Saved data entries
Design apb_top, start of the top module:
module apb_top #(parameter DATA_WIDTH = 32 , parameter ADDR_WIDTH = 32) (
		output [DATA_WIDTH-1:0]	PRDATA_o,
		input 					PCLK_i,
		input 					PRESETn_i,
		input [DATA_WIDTH-1:0]	PWRDATA_i,
		input [ADDR_WIDTH-1:0]	PADDR_i,
		input 					PWRITE_i,
		input 					PREADY_i,
		input 					EVENT_i
);
	wire [DATA_WIDTH-1:0]	p_rd_intr, pwrdata_intr, paddr_intr;
	wire 					p_ready_intr, psel_intr, pena_intr, pwrite_intr;				
	apb_master  #(.DATA_WIDTH(DATA_WIDTH), .ADDR_WIDTH(ADDR_WIDTH))  master_inst(
		.PCLK(PCLK_i),
		.PRESETn(PRESETn_i),
		.evnt_trig_i(EVENT_i),
		.data_i(PWRDATA_i),
		.addr_i(PADDR_i),
		.pwrite_i(PWRITE_i),
		.PRDATA(p_rd_intr),
		.PREADY(p_ready_intr),
		.PSEL(psel_intr),
		.PENABLE(pena_intr),
		.PADDR(paddr_intr),
		.PWRDATA(pwrdata_intr),
		.PWRITE(pwrite_intr),
		.PRDATA_o(PRDATA_o)
	);
	APB_slave #(.DATA_WIDTH(DATA_WIDTH), .ADDR_WIDTH(ADDR_WIDTH)) slave_inst(
		.PREADY(PREADY_i),
		.PWRDATA(pwrdata_intr), 
		.PADDR(paddr_intr),
		.PCLK(PCLK_i),
		.PRESETn(PRESETn_i),
		.PWRITE(pwrite_intr),
		.PENABLE(pena_intr),
		.PSEL(psel_intr),
		.PRDATA(p_rd_intr),
		.PREADY_o(p_ready_intr)
	);
endmodule
Size: roughly 4500 cells after synthesis, about 1000 flip-flops, ~45000 um^2 of cells after synthesis.
clock: 4.83 ns
lec_check: 0
abc_area: 1
cap_margin: 10
cell_pad_in_sites_detail_placement: 1
cell_pad_in_sites_global_placement: 3
core_aspect_ratio: 1.43
core_margin: 6
core_utilization: 50
cts_cluster_size: 20
gpl_routability_driven: 0
gpl_timing_driven: 1
hold_slack_margin: -0.05
min_routing_layer: met2
place_density_lb_addon: 0.3
slew_margin: 30
tns_end_percent: 100
run.sh (not shown) runs the stock make flow with config.mk's settings and CLKGATE_MAP_FILE=.
The starting point failed in global placement without I/O (3_1_place_gp_skip_io) on FLW-0024.
Change:
==> flow/config.mk (replaced) <==
export PLATFORM = sky130hd
export DESIGN_NAME = apb_top
export DESIGN_NICKNAME = apb_top
export VERILOG_FILES = /design/flow/design.v
export SDC_FILE = /design/flow/constraint.sdc
export NUM_CORES = 4
export LEC_CHECK = 0
export CAP_MARGIN = 0
export CELL_PAD_IN_SITES_GLOBAL_PLACEMENT = 2
export CORE_MARGIN = 2
export CORE_UTILIZATION = 59
export GPL_TIMING_DRIVEN = 1
export PLACE_DENSITY_LB_ADDON = 0.23
export SLEW_MARGIN = 20
==> flow/constraint.sdc (replaced) <==
create_clock -name core_clock -period 8.88 [get_ports {PCLK_i}]
set_input_delay 1.7760 -clock core_clock [delete_from_list [all_inputs] [get_ports {PCLK_i}]]
set_output_delay 1.7760 -clock core_clock [all_outputs]
set_load 0.01 [all_outputs]
After rerunning: The changed run passed the timing, design-rule and antenna checks. Area after synthesis went down by 11%. Die size decreases by 28%. Synthesized cell count fell by 55%.


apb_top again, from the RTL that the note above started with.
clock: 1.6 ns
lec_check: 0
cap_margin: 20
core_margin: 2
core_utilization: 72
place_density_lb_addon: 0.13
slew_margin: 20
The starting point stopped in global routing (ODB-0269).
Next try:
- ABC_AREA: unset -> 0
- CAP_MARGIN: 20 -> 5
- CTS_CLUSTER_DIAMETER: unset -> 388
- PLACE_DENSITY: unset -> 0.65
- PLACE_DENSITY_LB_ADDON: 0.13 -> unset
- SETUP_SLACK_MARGIN: unset -> -0.07
- clock period: 1.6 -> 3.12 ns (I/O delays scaled with it)
This time the run reached the layout checks and failed them: negative setup slack.
Area after synthesis is unchanged.
Synthesized cell count does not change.
Die size stays the same.
Next try:
- ABC_AREA: 0 -> 1
- CTS_CLUSTER_DIAMETER: 388 -> 95
- SETUP_SLACK_MARGIN: -0.07 -> -0.28
The changed run finished but fails on negative setup slack.
Power came out higher by about 0.5%.
Via count rose by 35%.
Setup slack gains 0.39 ns.
Clock skew barely changes.
Global-route usage went down by 2.7 points.
Count of clock-buffer cells in the layout increases by 7.
Next try:
- ABC_AREA: 1 -> unset
- CTS_CLUSTER_DIAMETER: 95 -> 90
- SETUP_SLACK_MARGIN: -0.28 -> 0.76
=> The changed run ran to the end with violations: negative setup slack. Design area decreases by a few percent. Via count decreases by about a fifth. Sequential power is about the same.


Setup of run 1:
apb_top again, from the RTL that the note above started with.
Settings: LEC_CHECK=0, ABC_AREA=1, CAP_MARGIN=5, CELL_PAD_IN_SITES_DETAIL_PLACEMENT=2, CELL_PAD_IN_SITES_GLOBAL_PLACEMENT=2, CORE_ASPECT_RATIO=1.15, CORE_MARGIN=8, CORE_UTILIZATION=44, CTS_CLUSTER_DIAMETER=57, SLEW_MARGIN=10; clock period 6.0 ns.
Input changes introduced in run 2 (baseline for comparison: run 1):
Settings: PLACE_DENSITY: unset -> 0.77; CORE_MARGIN: 8 -> 2; CELL_PAD_IN_SITES_GLOBAL_PLACEMENT: 2 -> unset; GPL_TIMING_DRIVEN: unset -> 0; CORE_ASPECT_RATIO: 1.15 -> 0.6; ABC_AREA: 1 -> unset; CTS_CLUSTER_DIAMETER: 57 -> 70; CELL_PAD_IN_SITES_DETAIL_PLACEMENT: 2 -> unset; MIN_ROUTING_LAYER: unset -> met1; CORE_UTILIZATION: 44 -> 34; the clock period (ns, I/O delays scaled along): 6.0 -> 7.46.
## What came out
Relative to run 1, global-route track usage on met3 increased by 3.7 points in run 2. Compared run 2 vs run 1, and synthesized area is down in run 2. Between run 1 and run 2, the cell count went down.
The inputs of run 3 differ from those of run 2 as listed below.
Settings: CORE_UTILIZATION: 34 -> 72; SLEW_MARGIN: 10 -> 20; CAP_MARGIN: 5 -> 20; PLACE_DENSITY: 0.77 -> 0.65; CORE_ASPECT_RATIO: 0.6 -> unset; CTS_CLUSTER_DIAMETER: 70 -> unset; SETUP_SLACK_MARGIN: unset -> 0.73; GPL_TIMING_DRIVEN: 0 -> unset; MIN_ROUTING_LAYER: met1 -> unset; the clock period (ns, I/O delays scaled along): 7.46 -> 3.11.
## What came out
Run 3 — worst slew margin relative to its limit 16 points higher, run 2 as reference
The estimated power of run 3 ends up higher than the estimate for run 2.
Against run 2, worst setup slack for register-to-register paths in run 3 came out worse.
Total area of multi-input combinational cells (lower): run 2
[compare] base=run 2 new=run 3: final cycle utilization of the critical path has increased, global-route usage has increased, die size has decreased, data arrival at the endpoint of the critical path has decreased, cell area has increased.
Finished, but not clean: run 3, with setup timing.
Setup changes, run 3 to run 4
Settings: SLEW_MARGIN: 20 -> 30; CTS_CLUSTER_DIAMETER: unset -> 377; SETUP_SLACK_MARGIN: 0.73 -> unset; MIN_ROUTING_LAYER: unset -> met1; CORE_ASPECT_RATIO: unset -> 0.72; PLACE_DENSITY: 0.65 -> unset; PLACE_DENSITY_LB_ADDON: unset -> 0.08; the clock period (ns, I/O delays scaled along): 3.11 -> 3.13.
--- outcome ---
Every stage of run 4 finished as expected; the final checks, on the other hand, flagged setup timing, which means the layout fails.
Run 4 vs run 3 on final critical-path setup slack: run 4 is the lower one.
Summary — wire length of the first global-routing pass, run 4 relative to run 3: lower, by 4.8%.
NOTE: actual transition at the worst max-transition pin in run 4 falls short of that of run 3
PADDR_i[3] as the timing startpoint of the critical path was reported by run 3, and PADDR_i[14] by run 4.
Delta(cell resize tally after clock tree synthesis, run 4 - run 3) < 0
Changes observed in run 4 relative to run 3: part of the power in combinational logic went up 0.2 points; worst ir drop on vdd went down 0.30 mV; non-clock buffer count went down about 11%.


apb_top again, from the RTL that the note above started with.
make LEC_CHECK=0 ABC_AREA=1 CAP_MARGIN=5 CELL_PAD_IN_SITES_GLOBAL_PLACEMENT=2 CORE_ASPECT_RATIO=0.55 CORE_MARGIN=2 CORE_UTILIZATION=44 SLEW_MARGIN=10 finish   # period 6.0 ns
Change:
==> flow/config.mk (replaced) <==
export PLATFORM = sky130hd
export DESIGN_NAME = apb_top
export DESIGN_NICKNAME = apb_top
export VERILOG_FILES = /design/flow/design.v
export SDC_FILE = /design/flow/constraint.sdc
export NUM_CORES = 4
export LEC_CHECK = 0
export CAP_MARGIN = 20
export CORE_MARGIN = 2
export CORE_UTILIZATION = 40
export SLEW_MARGIN = 20
Total power fell by about 2.6%. Worst hold slack improved by 69 ps. Via count fell by about 30%. Fmax drops by 4.3%. Non-clock buffer count falls by 15. Combinational power is lower by 29%. Sequential cell count does not change.
Change:
--- a/flow/config.mk
+++ b/flow/config.mk
@@ -7,5 +7,9 @@
 export LEC_CHECK = 0
+export ABC_AREA = 1
 export CAP_MARGIN = 20
 export CORE_MARGIN = 2
-export CORE_UTILIZATION = 40
+export CORE_UTILIZATION = 72
+export CTS_CLUSTER_DIAMETER = 351
+export CTS_CLUSTER_SIZE = 10
+export SETUP_SLACK_MARGIN = 0.94
 export SLEW_MARGIN = 20
==> flow/constraint.sdc (replaced) <==
create_clock -name core_clock -period 3.17 [get_ports {PCLK_i}]
set_input_delay 0.6340 -clock core_clock [delete_from_list [all_inputs] [get_ports {PCLK_i}]]
set_output_delay 0.6340 -clock core_clock [all_outputs]
set_load 0.01 [all_outputs]
What happened:
- With this change the flow finished with setup timing left
- utilization grows by 45 points
- combinational power goes up to 3.9 times its value
- routed wire length rises by well over a third
- flip-flop count stays the same
Change:
==> flow/config.mk (replaced) <==
export PLATFORM = sky130hd
export DESIGN_NAME = apb_top
export DESIGN_NICKNAME = apb_top
export VERILOG_FILES = /design/flow/design.v
export SDC_FILE = /design/flow/constraint.sdc
export NUM_CORES = 4
export LEC_CHECK = 0
export CAP_MARGIN = 20
export CORE_MARGIN = 2
export CORE_UTILIZATION = 28
export SLEW_MARGIN = 20
==> flow/constraint.sdc (replaced) <==
create_clock -name core_clock -period 8.26 [get_ports {PCLK_i}]
set_input_delay 1.6520 -clock core_clock [delete_from_list [all_inputs] [get_ports {PCLK_i}]]
set_output_delay 1.6520 -clock core_clock [all_outputs]
set_load 0.01 [all_outputs]
Result:
- The new run went through all stages and came out clean
- non-clock buffer count fell by 354
- area after synthesis decreases by 11%
- sequential share of layout area came out higher by 11 points
- hold slack improves by 92 ps
- setup slack improved by 1200 ps
- clock power fell by 61%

• _WHAT IS REQUIRED_
Would you please repeat exactly the lines above, starting at the line with "export GPL_TIMING_DRIVEN = 1" and stopping at the line with "- SETUP_SLACK_MARGIN: -0.28 -> 0.76", both included?

• _RESPONSE AREA_
export GPL_TIMING_DRIVEN = 1
export PLACE_DENSITY_LB_ADDON = 0.23
export SLEW_MARGIN = 20
==> flow/constraint.sdc (replaced) <==
create_clock -name core_clock -period 8.88 [get_ports {PCLK_i}]
set_input_delay 1.7760 -clock core_clock [delete_from_list [all_inputs] [get_ports {PCLK_i}]]
set_output_delay 1.7760 -clock core_clock [all_outputs]
set_load 0.01 [all_outputs]
After rerunning: The changed run passed the timing, design-rule and antenna checks. Area after synthesis went down by 11%. Die size decreases by 28%. Synthesized cell count fell by 55%.


apb_top again, from the RTL that the note above started with.
clock: 1.6 ns
lec_check: 0
cap_margin: 20
core_margin: 2
core_utilization: 72
place_density_lb_addon: 0.13
slew_margin: 20
The starting point stopped in global routing (ODB-0269).
Next try:
- ABC_AREA: unset -> 0
- CAP_MARGIN: 20 -> 5
- CTS_CLUSTER_DIAMETER: unset -> 388
- PLACE_DENSITY: unset -> 0.65
- PLACE_DENSITY_LB_ADDON: 0.13 -> unset
- SETUP_SLACK_MARGIN: unset -> -0.07
- clock period: 1.6 -> 3.12 ns (I/O delays scaled with it)
This time the run reached the layout checks and failed them: negative setup slack.
Area after synthesis is unchanged.
Synthesized cell count does not change.
Die size stays the same.
Next try:
- ABC_AREA: 0 -> 1
- CTS_CLUSTER_DIAMETER: 388 -> 95
- SETUP_SLACK_MARGIN: -0.07 -> -0.28
The changed run finished but fails on negative setup slack.
Power came out higher by about 0.5%.
Via count rose by 35%.
Setup slack gains 0.39 ns.
Clock skew barely changes.
Global-route usage went down by 2.7 points.
Count of clock-buffer cells in the layout increases by 7.
Next try:
- ABC_AREA: 1 -> unset
- CTS_CLUSTER_DIAMETER: 95 -> 90
- SETUP_SLACK_MARGIN: -0.28 -> 0.76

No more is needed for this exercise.